Currently, Medicaid, a federal-state partnership that covers the poorest Americans, almost never covers single adults. Children and pregnant women are covered, as are people with disabilities, but most adults between 18 and 65 are on their own. My son had to be diagnosed with stage 3 cancer to get Medicaid, and he had to leave his wife to get it.
The expansion, the cost of which will be paid to states by the federal government, would cover everyone whose income is 133 percent of the federal poverty level or less. The federal government will pay 100 percent of the added costs for the first three years and 90 percent thereafter. That’s one hell of a bargain for states, but several Republican governors are saying they will reject the expansion.
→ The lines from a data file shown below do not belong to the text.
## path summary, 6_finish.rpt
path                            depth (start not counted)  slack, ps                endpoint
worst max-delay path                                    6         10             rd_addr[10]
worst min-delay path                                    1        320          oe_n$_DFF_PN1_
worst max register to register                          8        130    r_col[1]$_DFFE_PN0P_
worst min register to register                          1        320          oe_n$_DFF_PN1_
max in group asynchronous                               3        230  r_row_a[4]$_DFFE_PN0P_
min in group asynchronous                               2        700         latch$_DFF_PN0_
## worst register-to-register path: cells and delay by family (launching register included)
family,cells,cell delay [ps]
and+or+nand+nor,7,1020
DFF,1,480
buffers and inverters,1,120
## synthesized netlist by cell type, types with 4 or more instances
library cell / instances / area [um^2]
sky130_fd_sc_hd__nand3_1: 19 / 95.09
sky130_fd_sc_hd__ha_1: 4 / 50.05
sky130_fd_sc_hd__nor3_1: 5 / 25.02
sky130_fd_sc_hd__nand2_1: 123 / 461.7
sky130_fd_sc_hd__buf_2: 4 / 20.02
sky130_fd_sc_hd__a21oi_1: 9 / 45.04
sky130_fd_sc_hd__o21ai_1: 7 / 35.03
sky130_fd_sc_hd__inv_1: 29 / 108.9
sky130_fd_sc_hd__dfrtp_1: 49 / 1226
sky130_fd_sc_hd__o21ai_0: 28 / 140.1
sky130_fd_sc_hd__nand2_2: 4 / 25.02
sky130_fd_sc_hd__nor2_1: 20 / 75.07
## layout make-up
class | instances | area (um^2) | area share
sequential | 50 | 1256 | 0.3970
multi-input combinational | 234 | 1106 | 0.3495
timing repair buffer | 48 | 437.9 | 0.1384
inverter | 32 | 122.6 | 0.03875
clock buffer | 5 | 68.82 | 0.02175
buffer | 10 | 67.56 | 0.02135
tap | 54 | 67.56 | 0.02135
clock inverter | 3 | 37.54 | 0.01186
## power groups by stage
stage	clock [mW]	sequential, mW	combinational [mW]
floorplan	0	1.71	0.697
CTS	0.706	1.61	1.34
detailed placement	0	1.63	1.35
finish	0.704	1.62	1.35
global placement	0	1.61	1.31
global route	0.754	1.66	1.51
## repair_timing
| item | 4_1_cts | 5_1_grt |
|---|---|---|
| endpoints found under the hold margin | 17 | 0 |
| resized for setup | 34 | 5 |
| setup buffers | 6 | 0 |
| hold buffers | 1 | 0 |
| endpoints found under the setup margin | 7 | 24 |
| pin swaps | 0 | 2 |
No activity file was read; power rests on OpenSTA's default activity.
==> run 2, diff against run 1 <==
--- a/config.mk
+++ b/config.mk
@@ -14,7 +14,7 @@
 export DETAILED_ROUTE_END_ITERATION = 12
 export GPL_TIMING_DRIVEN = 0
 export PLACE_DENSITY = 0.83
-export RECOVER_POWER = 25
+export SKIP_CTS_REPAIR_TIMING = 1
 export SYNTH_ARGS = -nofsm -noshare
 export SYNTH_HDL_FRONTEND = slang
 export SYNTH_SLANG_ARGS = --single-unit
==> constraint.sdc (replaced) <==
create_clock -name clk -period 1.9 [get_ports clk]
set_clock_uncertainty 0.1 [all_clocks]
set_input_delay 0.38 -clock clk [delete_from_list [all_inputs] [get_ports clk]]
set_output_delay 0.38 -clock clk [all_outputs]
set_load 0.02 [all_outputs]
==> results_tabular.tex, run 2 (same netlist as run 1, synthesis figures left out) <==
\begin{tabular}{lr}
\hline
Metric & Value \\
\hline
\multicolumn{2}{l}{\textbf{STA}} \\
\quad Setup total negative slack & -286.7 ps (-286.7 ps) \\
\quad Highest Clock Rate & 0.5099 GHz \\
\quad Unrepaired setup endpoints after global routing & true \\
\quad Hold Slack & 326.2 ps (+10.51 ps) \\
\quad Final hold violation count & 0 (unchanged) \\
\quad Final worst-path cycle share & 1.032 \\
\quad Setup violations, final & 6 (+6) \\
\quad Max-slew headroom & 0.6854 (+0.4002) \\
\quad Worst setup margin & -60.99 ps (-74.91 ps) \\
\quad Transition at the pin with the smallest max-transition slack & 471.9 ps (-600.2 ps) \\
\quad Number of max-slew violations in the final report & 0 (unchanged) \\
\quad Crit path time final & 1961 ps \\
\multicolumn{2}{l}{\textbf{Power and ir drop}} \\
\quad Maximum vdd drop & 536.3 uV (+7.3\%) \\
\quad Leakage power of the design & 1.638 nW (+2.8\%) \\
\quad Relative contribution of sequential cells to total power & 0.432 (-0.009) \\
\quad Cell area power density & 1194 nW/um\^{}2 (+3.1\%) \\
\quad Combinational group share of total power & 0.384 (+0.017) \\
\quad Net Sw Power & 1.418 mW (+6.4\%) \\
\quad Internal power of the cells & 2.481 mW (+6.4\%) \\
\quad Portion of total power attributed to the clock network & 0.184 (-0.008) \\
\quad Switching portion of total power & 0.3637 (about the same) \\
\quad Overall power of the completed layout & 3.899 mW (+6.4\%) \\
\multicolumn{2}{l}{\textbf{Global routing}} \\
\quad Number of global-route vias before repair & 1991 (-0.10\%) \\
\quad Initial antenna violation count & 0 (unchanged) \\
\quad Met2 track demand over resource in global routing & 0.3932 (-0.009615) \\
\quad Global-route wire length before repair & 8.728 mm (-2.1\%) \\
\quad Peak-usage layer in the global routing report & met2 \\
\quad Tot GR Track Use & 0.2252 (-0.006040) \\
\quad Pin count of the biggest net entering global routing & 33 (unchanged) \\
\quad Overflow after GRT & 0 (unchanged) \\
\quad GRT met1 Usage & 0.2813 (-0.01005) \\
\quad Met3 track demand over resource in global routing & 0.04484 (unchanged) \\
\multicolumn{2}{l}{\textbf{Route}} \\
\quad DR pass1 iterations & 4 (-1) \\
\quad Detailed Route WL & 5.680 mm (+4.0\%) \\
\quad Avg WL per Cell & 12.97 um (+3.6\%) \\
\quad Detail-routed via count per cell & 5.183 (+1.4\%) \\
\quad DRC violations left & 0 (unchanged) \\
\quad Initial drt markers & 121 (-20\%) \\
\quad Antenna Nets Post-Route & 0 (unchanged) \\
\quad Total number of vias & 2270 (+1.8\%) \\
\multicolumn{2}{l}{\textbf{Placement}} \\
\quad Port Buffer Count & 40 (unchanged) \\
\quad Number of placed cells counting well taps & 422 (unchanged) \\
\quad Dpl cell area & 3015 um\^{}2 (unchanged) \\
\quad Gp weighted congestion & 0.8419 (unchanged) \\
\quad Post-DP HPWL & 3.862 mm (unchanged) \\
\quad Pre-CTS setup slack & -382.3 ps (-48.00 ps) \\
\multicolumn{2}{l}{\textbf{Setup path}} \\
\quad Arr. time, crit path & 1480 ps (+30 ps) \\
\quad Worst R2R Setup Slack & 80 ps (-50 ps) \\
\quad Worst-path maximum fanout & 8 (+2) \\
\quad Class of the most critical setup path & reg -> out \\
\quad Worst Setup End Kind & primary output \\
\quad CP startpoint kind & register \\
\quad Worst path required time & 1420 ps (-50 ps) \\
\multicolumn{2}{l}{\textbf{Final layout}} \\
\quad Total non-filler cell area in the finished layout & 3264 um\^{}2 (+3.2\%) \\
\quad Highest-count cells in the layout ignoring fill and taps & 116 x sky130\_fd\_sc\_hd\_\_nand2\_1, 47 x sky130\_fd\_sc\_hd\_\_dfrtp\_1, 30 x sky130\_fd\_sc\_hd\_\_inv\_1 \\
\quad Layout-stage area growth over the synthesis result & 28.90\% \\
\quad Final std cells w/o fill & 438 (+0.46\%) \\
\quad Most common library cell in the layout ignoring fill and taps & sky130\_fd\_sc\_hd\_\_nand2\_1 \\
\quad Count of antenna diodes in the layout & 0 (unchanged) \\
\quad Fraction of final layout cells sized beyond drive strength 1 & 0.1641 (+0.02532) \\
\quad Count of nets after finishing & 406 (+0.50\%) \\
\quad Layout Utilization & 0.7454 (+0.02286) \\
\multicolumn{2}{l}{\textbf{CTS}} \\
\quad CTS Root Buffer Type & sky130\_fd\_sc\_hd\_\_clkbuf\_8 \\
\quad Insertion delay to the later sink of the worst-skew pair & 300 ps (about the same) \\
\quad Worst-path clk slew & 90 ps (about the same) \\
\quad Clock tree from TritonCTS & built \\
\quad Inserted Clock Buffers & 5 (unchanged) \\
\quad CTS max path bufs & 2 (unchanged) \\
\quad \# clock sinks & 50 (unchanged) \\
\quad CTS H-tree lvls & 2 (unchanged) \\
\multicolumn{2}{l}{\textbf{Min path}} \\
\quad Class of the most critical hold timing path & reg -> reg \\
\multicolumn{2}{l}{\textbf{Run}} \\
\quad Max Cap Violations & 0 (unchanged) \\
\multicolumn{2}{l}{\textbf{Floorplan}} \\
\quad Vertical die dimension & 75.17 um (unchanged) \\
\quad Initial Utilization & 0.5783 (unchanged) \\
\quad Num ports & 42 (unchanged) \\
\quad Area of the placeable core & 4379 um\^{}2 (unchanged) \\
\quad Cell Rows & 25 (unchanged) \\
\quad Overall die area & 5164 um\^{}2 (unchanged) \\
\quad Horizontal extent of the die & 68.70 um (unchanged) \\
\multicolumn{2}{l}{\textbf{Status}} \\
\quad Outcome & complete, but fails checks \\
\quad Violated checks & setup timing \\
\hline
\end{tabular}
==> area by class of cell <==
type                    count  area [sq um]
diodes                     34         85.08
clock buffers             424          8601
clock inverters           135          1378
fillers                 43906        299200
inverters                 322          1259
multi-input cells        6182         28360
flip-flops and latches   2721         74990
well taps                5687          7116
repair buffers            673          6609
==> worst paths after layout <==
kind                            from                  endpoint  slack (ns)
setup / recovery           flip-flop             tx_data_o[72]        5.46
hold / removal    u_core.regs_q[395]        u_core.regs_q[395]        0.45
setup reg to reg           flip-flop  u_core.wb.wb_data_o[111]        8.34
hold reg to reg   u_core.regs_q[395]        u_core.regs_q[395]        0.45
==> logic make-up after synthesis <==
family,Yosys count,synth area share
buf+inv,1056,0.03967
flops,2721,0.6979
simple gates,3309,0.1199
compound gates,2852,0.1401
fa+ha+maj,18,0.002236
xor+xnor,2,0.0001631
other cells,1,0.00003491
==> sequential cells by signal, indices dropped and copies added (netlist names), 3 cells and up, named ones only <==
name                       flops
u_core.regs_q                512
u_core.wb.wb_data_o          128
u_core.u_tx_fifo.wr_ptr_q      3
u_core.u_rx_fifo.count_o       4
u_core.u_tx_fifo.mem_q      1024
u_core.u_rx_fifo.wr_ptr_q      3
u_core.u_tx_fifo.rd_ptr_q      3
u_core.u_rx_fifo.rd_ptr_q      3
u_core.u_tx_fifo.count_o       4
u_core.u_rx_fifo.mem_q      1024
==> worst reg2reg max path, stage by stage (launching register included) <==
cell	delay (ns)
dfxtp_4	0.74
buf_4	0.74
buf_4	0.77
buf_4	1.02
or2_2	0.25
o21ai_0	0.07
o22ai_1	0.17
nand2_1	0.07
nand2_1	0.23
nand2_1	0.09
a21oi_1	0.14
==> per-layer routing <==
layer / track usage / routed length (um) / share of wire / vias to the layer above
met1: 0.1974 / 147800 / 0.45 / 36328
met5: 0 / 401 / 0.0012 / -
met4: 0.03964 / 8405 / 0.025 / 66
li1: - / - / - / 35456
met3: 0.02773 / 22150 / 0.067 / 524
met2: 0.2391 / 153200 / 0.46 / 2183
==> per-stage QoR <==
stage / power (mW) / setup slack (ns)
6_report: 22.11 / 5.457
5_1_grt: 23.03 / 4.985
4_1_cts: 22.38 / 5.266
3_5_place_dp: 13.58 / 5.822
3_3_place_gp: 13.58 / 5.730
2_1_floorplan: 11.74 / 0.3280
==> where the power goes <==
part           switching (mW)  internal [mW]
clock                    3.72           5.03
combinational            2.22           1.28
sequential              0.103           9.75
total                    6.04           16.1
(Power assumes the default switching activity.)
**src/rtl/slice_add_sequencer_pkg.sv**
```systemverilog
// Shared definitions for the slice-serial adder: FSM state encoding and default widths.
package slice_add_sequencer_pkg;

  typedef enum logic [1:0] {
    StIdle = 2'd0,
    StRun  = 2'd1,
    StDone = 2'd2
  } state_e;

  localparam int unsigned DefaultN = 32;
  localparam int unsigned DefaultW = 4;

endpackage

```
**src/rtl/ripple_carry_adder_4_bit.sv**
```systemverilog
// Four-bit ripple-carry adder used as the shared slice adder of the sequencer.
module ripple_carry_adder_4_bit (
  input  logic [3:0] a_i,
  input  logic [3:0] b_i,
  input  logic       cin_i,
  output logic [3:0] sum_o,
  output logic       cout_o
);

  logic [4:0] c;

  always_comb begin
    c     = '0;
    sum_o = '0;
    c[0]  = cin_i;
    for (int i = 0; i < 4; i++) begin
      sum_o[i]  = a_i[i] ^ b_i[i] ^ c[i];
      c[i + 1]  = (a_i[i] & b_i[i]) | (c[i] & (a_i[i] ^ b_i[i]));
    end
    cout_o = c[4];
  end

endmodule

```
**src/rtl/slice_add_sequencer.sv**
```systemverilog
// Slice-serial N-bit adder: one W-bit slice per clock through a single shared 4-bit adder.
// Optional subtract support is enabled with the SLICE_SUB_EN macro.
module slice_add_sequencer
  import slice_add_sequencer_pkg::*;
#(
  parameter int unsigned N = DefaultN,
  parameter int unsigned W = DefaultW
) (
  input  logic         clk,
  input  logic         rst,
  input  logic         in_valid,
  output logic         in_ready,
  input  logic [N-1:0] in1,
  input  logic [N-1:0] in2,
`ifdef SLICE_SUB_EN
  input  logic         op_sub,
`endif
  output logic         out_valid,
  input  logic         out_ready,
  output logic [N-1:0] sum,
  output logic         cout,
  output logic         of,
  output logic         busy
);

  localparam int unsigned Slices = N / W;
  localparam int unsigned IdxW   = (Slices > 1) ? $clog2(Slices) : 1;
  localparam logic [IdxW-1:0] LastIdx = IdxW'(Slices - 1);

  if ((N % W) != 0) begin : gen_bad_n
    $error("slice_add_sequencer: N must be a multiple of W");
  end
  if (W != 4) begin : gen_bad_w
    $error("slice_add_sequencer: W must be 4 to match the shared slice adder");
  end

  state_e          state_q, state_d;
  logic [N-1:0]    op1_q, op1_d, op2_q, op2_d, sum_q, sum_d;
  logic [IdxW-1:0] idx_q, idx_d;
  logic            carry_q, carry_d, cout_q, cout_d, of_q, of_d;
  logic            sub_q;

`ifdef SLICE_SUB_EN
  logic sub_d;
`else
  assign sub_q = 1'b0;
`endif

  int unsigned base;
  logic [W-1:0] slice_a, slice_b, slice_sum;
  logic         slice_cout;

  // Operand-slice multiplexing; the effective in2 is inverted for subtract.
  always_comb begin
    base    = W * 32'(idx_q);
    slice_a = op1_q[base +: W];
    slice_b = op2_q[base +: W] ^ {W{sub_q}};
  end

  ripple_carry_adder_4_bit u_slice_adder (
    .a_i    (slice_a),
    .b_i    (slice_b),
    .cin_i  (carry_q),
    .sum_o  (slice_sum),
    .cout_o (slice_cout)
  );

  always_comb begin
    state_d = state_q;
    op1_d   = op1_q;
    op2_d   = op2_q;
    sum_d   = sum_q;
    idx_d   = idx_q;
    carry_d = carry_q;
    cout_d  = cout_q;
    of_d    = of_q;
`ifdef SLICE_SUB_EN
    sub_d   = sub_q;
`endif
    unique case (state_q)
      StIdle: begin
        if (in_valid) begin
          op1_d   = in1;
          op2_d   = in2;
          idx_d   = '0;
`ifdef SLICE_SUB_EN
          sub_d   = op_sub;
          carry_d = op_sub;
`else
          carry_d = 1'b0;
`endif
          state_d = StRun;
        end
      end
      StRun: begin
        sum_d[base +: W] = slice_sum;
        carry_d          = slice_cout;
        if (idx_q == LastIdx) begin
          cout_d  = slice_cout;
          of_d    = (slice_a[W-1] == slice_b[W-1]) && (slice_sum[W-1] != slice_a[W-1]);
          state_d = StDone;
        end else begin
          idx_d = idx_q + 1'b1;
        end
      end
      StDone: begin
        if (out_ready) begin
          state_d = StIdle;
        end
      end
      default: state_d = StIdle;
    endcase
  end

  always_ff @(posedge clk or posedge rst) begin
    if (rst) begin
      state_q <= StIdle;
      op1_q   <= '0;
      op2_q   <= '0;
      sum_q   <= '0;
      idx_q   <= '0;
      carry_q <= 1'b0;
      cout_q  <= 1'b0;
      of_q    <= 1'b0;
`ifdef SLICE_SUB_EN
      sub_q   <= 1'b0;
`endif
    end else begin
      state_q <= state_d;
      op1_q   <= op1_d;
      op2_q   <= op2_d;
      sum_q   <= sum_d;
      idx_q   <= idx_d;
      carry_q <= carry_d;
      cout_q  <= cout_d;
      of_q    <= of_d;
`ifdef SLICE_SUB_EN
      sub_q   <= sub_d;
`endif
    end
  end

  assign in_ready  = (state_q == StIdle);
  assign out_valid = (state_q == StDone);
  assign busy      = (state_q == StRun) || (state_q == StDone);
  assign sum       = sum_q;
  assign cout      = cout_q;
  assign of        = of_q;

endmodule

```
**config.mk**
```make
export PLATFORM = sky130hd
export DESIGN_NAME = slice_add_sequencer
export DESIGN_NICKNAME = d
export VERILOG_FILES = /design/src/rtl/slice_add_sequencer_pkg.sv /design/src/rtl/ripple_carry_adder_4_bit.sv /design/src/rtl/slice_add_sequencer.sv
export SDC_FILE = /design/constraint.sdc
export NUM_CORES = 1
export LEC_CHECK = 0
export CAP_MARGIN = 20
export CORE_ASPECT_RATIO = 1.25
export CORE_MARGIN = 2
export CORE_UTILIZATION = 46
export DETAILED_ROUTE_END_ITERATION = 16
export PLACE_DENSITY_LB_ADDON = 0.1
export SYNTH_ARGS = -nofsm -noshare
export SYNTH_HDL_FRONTEND = slang
export SYNTH_SLANG_ARGS = --single-unit
```
**constraint.sdc**
```tcl
create_clock -name clk -period 3.4 [get_ports clk]
set_input_delay 0.34 -clock clk [delete_from_list [all_inputs] [get_ports clk]]
set_output_delay 0.34 -clock clk [all_outputs]
set_load 0.01 [all_outputs]
```
==> impl_summary.md <==
Critical path
The critical path endpoint category is a flop. The signal on the critical path passes through buf_12, mux4_2, mux2i_2, fa_1, fa_1, inv_1, fa_1, fa_1, inv_2, nor2_1, mux2_2. The largest fanout on the critical path is 19. The path depth of the worst reg2reg path is 11. The kind of start point of the critical path is a flop. The setup slack on the worst flop-to-flop path is 120 ps. The dominant delay contributor by cell family on the critical path is adder cells.

In this run the critical register-to-register path is launched from idx_q[0]. For the worst setup path, the data arrival time is 3510 ps. The library cell appearing most often on the critical path is fa_1. Together, buffers and inverters on the worst path number 3. The worst flop-to-flop path endpoint is sum[23].

The delay contributed by the slowest stage of the critical path is 540 ps. The critical path is of the reg2reg type. The slowest stage of the critical path is the mux4_2 cell. The data required time at the worst endpoint is 3630 ps.

Floorplan
The vertical extent of the die is 117.9 um. The starting density of the core is 0.4723. The core area is 10110 sq um. Row generation in the floorplan step produced 41 rows. Pin placement for this block handled 105 I/O pins. The width of the die is 95.11 um.

The total die area is 11210 sq um.

Timing
The count of final setup violators is 0. For the pin with the worst max-slew slack, the measured transition is 750.2 ps. The max-slew violation count came to 0. The maximum clock frequency is 305.0 MHz. The final number of hold-violating endpoints is 0. The worst path needs 3278 ps of the cycle, external delays included. Dividing the final minimum period by the clock period gives 0.9642. The clock tree skew after final layout is 9.265 ps.

Setup repair after global routing left no endpoint under its margin. Adding up every negative setup slack in the final design gives 0 ps. In this run the tightest slew margin relative to its limit is 0.4981. The worst path meets setup with 121.7 ps of slack.

Place
The HPWL reported at the end of detailed placement is 7.338 mm. The worst setup slack after placement is 90.98 ps. Port buffering added 104 buffers. The routability-driven placement congestion ratio is 0.7404.

Routing
After detailed routing, the number of remaining DRC violations is 0. Dividing the detail-routed wire length by the instance count gives 17.14 um. The sum of routed wire segments on met1 is 4.179 mm. After the first detailed-routing iteration, the DRC count stood at 117. The highest metal layer with signal wires is met4.

The length of routed met2 wiring is 5.345 mm. The first TritonRoute pass finished after 4 iterations. The detailed router placed 3028 vias in this run. The ratio of routed vias to standard cells is 5.203. The post-detailed-routing wire length is 9.976 mm. The remaining antenna violation count after routing is 0. The length of routed met3 wiring is 364 um.

Clocking
The number of clock buffers added by TritonCTS is 9. The buffer count from post-CTS setup fixing is 0. The clock net in this run drives a total of 104 sinks. The worst-skew pair later-pin latency is 340 ps. After clock tree synthesis, the clock-pin slew on the worst setup and hold paths is 70 ps. The maximum level of the CTS H-tree is 3. The cell chosen for the clock root is clkbuf_16. The clock passes through at most 2 buffers. The TritonCTS clock tree is yes.

The total of hold buffers inserted after clock tree synthesis is 0.

Yosys
The count of state elements after synthesis is 104. The sequential cell area fraction in the yosys report is 0.5452. Yosys mapped a number of flops with a built-in enable equal to 0. The most frequently used flop master after synthesis is dfrtp_1. Yosys printed 0 warnings. Counting distinct cell types in the post-synthesis netlist gives 28. The number of cells produced by synthesis is 336. The share of flip-flops with an asynchronous set or reset is 1.000. The mapped cell area is 4773 sq um. The synthesized area per cell is 14.21 sq um.

When the netlist entered floorplanning its net count stood at 419.

Layout
The fraction of layout cells with a size suffix above 1 is 0.3068. The top cell types in the final layout, fill and taps aside, are dfrtp_1, clkdlybuf4s50_1, mux2_2. The count of fill cells added during filler insertion is 826. Once layout is complete, the utilization of the core stands at 0.6298. The area of the multi-input gates is 2069 sq um. The footprint of the flip-flops and latches is 2603 sq um. After the last flow step, the layout net total stands at 531.

0 antenna diodes ended up in the layout. The layout overhead on the synthesized area is 33.34%.

Status
The flow ran to the end, and the final reports show no timing, DRC or antenna violations.

Power
In this run the static leakage power is 2.770 nW. The ratio of total power to cell area is 1024 nW/um^2. The maximum VDD drop is 471.4 uV.

Global route
Entering global routing, the biggest net connects 82 pins. The initial antenna violation count is 0. The via count of the first global-routing pass is 3192.

The overflow left after global routing is 0. The first global-routing pass estimated 16.46 mm of wire. The overall track demand over capacity in global routing is 0.1940.

Job
Across the run, the number of max-cap violations was 0.

Hold path
The classification of the worst-slack hold path is in2async.
==> layout make-up <==
| cell class | count | area share |
|---|---|---|
| timing repair buffer | 114 | 0.1830 |
| inverter | 12 | 0.007470 |
| clock inverter | 2 | 0.005504 |
| clock buffer | 14 | 0.04462 |
| sequential | 104 | 0.4089 |
| tap | 129 | 0.02536 |
| multi-input combinational | 207 | 0.3251 |
==> flip-flops by register name, summed over array words and instances (netlist names) <==
| register | count |
|---|---|
| sum | 32 |
| of | 1 |
| state_q | 2 |
| op1_q | 32 |
| carry_q | 1 |
| op2_q | 32 |
| idx_q | 3 |
| cout | 1 |
==> stage by stage <==
| step | power, mW | area, sq um | hold WS [ps] | std cells |
|---|---|---|---|---|
| 6_report | 6.515 | 6365 | 237.6 | 582 |
| 5_1_grt | 7.008 | 6365 | 227.7 | 582 |
| 3_3_place_gp | 5.324 | 5998 | 459.7 | 565 |
| 2_1_floorplan | 4.283 | 4773 | 473.9 | 336 |
| 4_1_cts | 6.533 | 6317 | 485.1 | 581 |
| 3_5_place_dp | 5.419 | 5998 | 470.1 | 565 |
==> logic make-up (layout without fill, tap and decap cells) <==
kind of cell / Yosys count / after routing / synth area share
adders and majority gates: 15 / 15 / 0.04561
AOI/OAI and AO/OA: 25 / 25 / 0.03146
DFF: 104 / 104 / 0.5452
buffers and inverters: 25 / 142 / 0.02516
and+or+nand+nor: 54 / 54 / 0.04797
muxes: 112 / 112 / 0.3012
xor gates and xnor gates: 1 / 1 / 0.003409
==> metal layers <==
layer  vias up  global-route usage
met5         -                   0
met4         0             0.06250
met3         6             0.04545
met2        66              0.3200
met1      1529              0.2506
li1       1427                   -
==> cell usage after synthesis, drive strengths merged, types with 3 or more instances <==
cell	number	area share
dfrtp	104	0.55
mux2	90	0.21
nand2	29	0.023
nor2	17	0.013
mux4	16	0.075
inv	12	0.0094
o21ai	12	0.013
buf	11	0.014
ha	11	0.029
mux2i	6	0.013
a21oi	5	0.0052
fa	4	0.017
a32oi	3	0.0055
nor2b	3	0.0039
==> power breakdown <==
| group | internal [mW] | switching [mW] |
|---|---|---|
| logic | 1.73 | 1.58 |
| registers | 1.80 | 0.324 |
| clock network | 0.650 | 0.433 |
| total | 4.18 | 2.33 |
==> timing repair <==
item,in CTS,in global routing
resized for setup,0,5
setup endpoints to repair,0,6
hold endpoints to repair,0,0
==> how the worst max path moves through the flow <==
stage / start / slack [ps] / cells after the start / endpoint
global placement: idx_q[0] / 160 / 11 / sum[15]
global route: idx_q[0] / 4 / 11 / sum[23]
detailed placement: idx_q[0] / 90 / 11 / sum[23]
CTS: idx_q[0] / 60 / 11 / sum[23]
floorplan: idx_q[0] / 150 / 11 / sum[23]
finish: idx_q[0] / 120 / 11 / sum[23]
No activity file was read; power rests on OpenSTA's default activity.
Really, the only reason to reject the expansion and leave millions of low-income people without access to health care is spite. There is no logical reason to say these people don’t deserve care when you won’t have to pay for any of it for three years and then pay just 10 percent of the cost afterward.
In Texas, where Gov. Rick Perry says he plans to opt out, one out of every four people is without insurance. One quarter of the population. And Rick Perry rejects a solution that would cost him nothing for the first three years and very little after that. But forget about the lives that would be saved or the suffering that would be averted; it apparently is more important to reject anything that comes from President Obama.
Meanwhile, these governors have the best health coverage government money can buy, as do the people in the US House of Representatives who have tried to repeal the Affordable Care Act a mind-boggling 33 times while leaving their own care in place.
It’s the worst example of I’ve-got-mine-get-your-own mentality I’ve ever seen.